XVII Edición

Curso 2020 - 2021

Alejandro Quintana

Marie Nutte 

Juan Álvaro Figueroa, 15 años

Colegio Campogrande (Hermosillo, México)

El primero de noviembre, en la fecha de su cuarenta y tres cumpleaños, llegó a la residencia de los Nutte una carta. Marie tomó sus muletas y fue a por aquel sobre cuyo contenido iba a llenarla de inquiertud:

Mi querida Marie,

No quiero decirte quién soy. En todo caso, siento la necesidad –por razones que prefiero no sepas por el momento– de advertirte que en menos de veinticuatro horas vas a dejar el mundo que conoces. No, no se trata de una amenaza de secuestro ni de nada parecido. Te seré franco: está a punto de llegar el momento de tu muerte. 

Te sonará extraño, pero tu muerte es el precio a lo que te hice. Me refiero a lo de la pierna, la razón por la cual cargas con esas muletas.

No le cuentes a nadie lo que estás leyendo y quema esta misiva inmediatamente. 

Si tienes alguna duda, llámame al siguiente número desde un teléfono público: 666−837−83...

Atentamente, 

Un viejo amigo

Marie colocó aquella extraña carta sobre la llama de una vela, no sin antes anotar en una servilleta sucia el número de teléfono, que tenía una mancha sobre las últimas dos cifras que impedía identificarlas. Aunque tenía mucho que reflexionar, creyó que se trataba de la broma de un niño y cayó en un sueño profundo.

A primera hora del día siguiente, volvió a pensar en la carta. No era una mujer supersticiosa, así que no creía que nadie pudiera conocer el futuro. Lo de su muerte le parecía un sinsentido, pero se vio incitada a buscar más, pues si por alguna remota razón lo que decía aquel viejo amigo fuese cierto, le quedaba poco tiempo de vida.

<<¿Cómo podría enterarme de quién es el autor de la carta?>>,  se preguntó.

Recordó el número telefónico incompleto que había anotado en la servilleta de papel. Se dirigió a la cocina, agarró la servilleta, tomó las llaves y partió en busca de una cabina pública.

Cada llamada costaba un cuarto de euro, así que se iba a gastar, como máximo, un total de veinticinco euros a cambio de cien llamadas, las necesarias para conocer aquella terminación. Cuando llegó al número 66, sucedió algo extraño: como había ocurrido en cada uno de los intentos anteriores, una grabadora le dijo que aquel número no estaba registrado, pero antes de que Marie colgara para marcar de nuevo –esta vez con la siguiente terminación: 67–, un ruido chirriante salió del auricular.

–Hola, Marie Nutte –le saludó un hombre con un tono grave–. ¿Cómo estás?

Marie quedó pasmada. Le costaba creer que quien estaba tras el número al que acababa de llamar supiese su nombre.

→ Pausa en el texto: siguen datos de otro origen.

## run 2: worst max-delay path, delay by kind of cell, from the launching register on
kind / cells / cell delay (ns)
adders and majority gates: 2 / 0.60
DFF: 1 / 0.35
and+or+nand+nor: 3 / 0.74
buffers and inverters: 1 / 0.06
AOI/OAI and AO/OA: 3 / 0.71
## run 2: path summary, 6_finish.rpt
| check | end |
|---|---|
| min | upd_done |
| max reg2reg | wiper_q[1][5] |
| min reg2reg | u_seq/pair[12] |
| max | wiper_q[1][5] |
<file path="config.mk">
export PLATFORM = sky130hd
export DESIGN_NAME = laps_tx_encoder
export DESIGN_NICKNAME = d
export VERILOG_FILES = /design/src/rtl/laps_tx_encoder.sv
export SDC_FILE = /design/constraint.sdc
export NUM_CORES = 1
export LEC_CHECK = 0
export BUFFER_PORTS_ARGS = -buffer_cell sky130_fd_sc_hd__buf_4
export CAP_MARGIN = 20
export CORE_MARGIN = 8
export CORE_UTILIZATION = 55
export CTS_BUF_LIST = sky130_fd_sc_hd__clkbuf_8
export CTS_CLUSTER_SIZE = 20
export DETAILED_ROUTE_END_ITERATION = 16
export PLACE_DENSITY = 0.8
export SLEW_MARGIN = 10
export SYNTH_ARGS = -nofsm -noshare
export SYNTH_HDL_FRONTEND = slang
export SYNTH_SLANG_ARGS = --single-unit
export TNS_END_PERCENT = 20
</file>
<file path="constraint.sdc">
create_clock -name clk -period 3.71 [get_ports clk]
set_input_delay 0.5565 -clock clk [delete_from_list [all_inputs] [get_ports clk]]
set_output_delay 0.5565 -clock clk [all_outputs]
set_load 0.05 [all_outputs]
</file>
===== config.mk =====
export PLATFORM = sky130hd
export DESIGN_NAME = drp_cfg_bridge
export DESIGN_NICKNAME = d
export VERILOG_FILES = /design/src/rtl/drp_cfg_bridge_pkg.sv /design/src/rtl/drp_cfg_ctl_regs.sv /design/src/rtl/drp_cfg_sequencer.sv /design/src/rtl/drp_cfg_readback.sv /design/src/rtl/drp_cfg_bridge.sv
export SDC_FILE = /design/constraint.sdc
export NUM_CORES = 1
export LEC_CHECK = 0
export CORE_UTILIZATION = 38
export DETAILED_ROUTE_END_ITERATION = 10
export GPL_ROUTABILITY_DRIVEN = 0
export HOLD_SLACK_MARGIN = 0.12
export PLACE_DENSITY_LB_ADDON = 0.12
export REMOVE_ABC_BUFFERS = 1
export SKIP_CTS_REPAIR_TIMING = 1
export SLEW_MARGIN = 20
export SYNTH_ARGS = -nofsm -noshare
export SYNTH_HDL_FRONTEND = slang
export SYNTH_SLANG_ARGS = --single-unit

===== constraint.sdc =====
create_clock -name clk -period 1.9 [get_ports clk]
set_input_delay 0.38 -clock clk [delete_from_list [all_inputs] [get_ports clk]]
set_output_delay 0.38 -clock clk [all_outputs]
set_load 0.01 [all_outputs]

===== src/rtl/drp_cfg_bridge_pkg.sv =====
package drp_cfg_bridge_pkg;
  // Register byte offsets
  localparam int OFS_RUN    = 'h40;
  localparam int OFS_SEL    = 'h44;
  localparam int OFS_CTL    = 'h70;
  localparam int OFS_STAT   = 'h74;
  // Control word layout
  localparam int GO_BIT     = 29;
  localparam int RD_BIT     = 28;
  localparam int ADDR_LSB   = 16;
  // Status word layout
  localparam int BUSY_BIT   = 16;
  // Run/enable register layout
  localparam int RUN_BIT    = 0;
  localparam int TEN_BIT    = 1;

  typedef enum logic [2:0] {
    SEL_NONE,
    SEL_RUN,
    SEL_SRC,
    SEL_CTL,
    SEL_STAT
  } reg_sel_e;
endpackage


===== src/rtl/drp_cfg_ctl_regs.sv =====
module drp_cfg_ctl_regs #(
  parameter int SEL_W = 1
) (
  input  logic             clk,
  input  logic             rst,
  input  logic             run_we,
  input  logic [1:0]       run_wdata,
  input  logic             src_we,
  input  logic [SEL_W-1:0] src_wdata,
  output logic             core_run,
  output logic             tile_en,
  output logic [SEL_W-1:0] src_sel
);
  always_ff @(posedge clk) begin
    if (rst) begin
      core_run <= 1'b0;
      tile_en  <= 1'b0;
      src_sel  <= '0;
    end else begin
      if (run_we) begin
        core_run <= run_wdata[0];
        tile_en  <= run_wdata[1];
      end
      if (src_we) begin
        src_sel <= src_wdata;
      end
    end
  end

  AST_SRC_HOLD: assert property (@(posedge clk) disable iff (rst)
    !src_we |=> $stable(src_sel));
  AST_RUN_HOLD: assert property (@(posedge clk) disable iff (rst)
    !run_we |=> ($stable(core_run) && $stable(tile_en)));
endmodule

–¿Hola? –preguntó Marie–. ¿Estoy hablando con quien me ha enviado esa estúpida carta? ¿Acaso voy a morir en el día de hoy? ¿Por qué firmas como un viejo amigo?...

La voz le indicó que, en efecto, era él el autor de la misiva y que iba a morir en pocas horas.

–Has dicho que me conocías… ¿Podrías decirme dónde nos hemos visto?

–¿Recuerdas un tres de noviembre, dos años atrás? –le cuestionó la voz–. ¿Recuerdas a un tipo que iba manejando un auto frente a tu casa? No me digas que no te resulta familiar…

–¡Fuiste tú el maldito conductor que me atropelló y huyó de la escena!… Hiciste que me amputaran la pierna –Marie se puso furiosa.

–Estás en lo correcto… y a la vez te equivocas. Yo no soy ese hombre; ni siquiera soy una persona. Actué a través de aquel tipo para cumplir mi trabajo: debía llevarte al otro mundo aquel dos de noviembre, pero algo salió mal; eres la primera con la que no he podido realizar mi deber. Y lo aplaudo –le expresó La Muerte–. Te he regalado dos años más de vida, pero ahora debo ejecutar la sentencia.

Diez minutos después las sirenas de las ambulancias y los coches patrulla llenaron la calle donde se encontraba el teléfono público. Marie Nutte estaba muerta. Los forenses no pudieron explicar cómo había fallecido, pues no había rastro de enfermedad, accidente o crimen en el exterior ni en el interior de su cuerpo.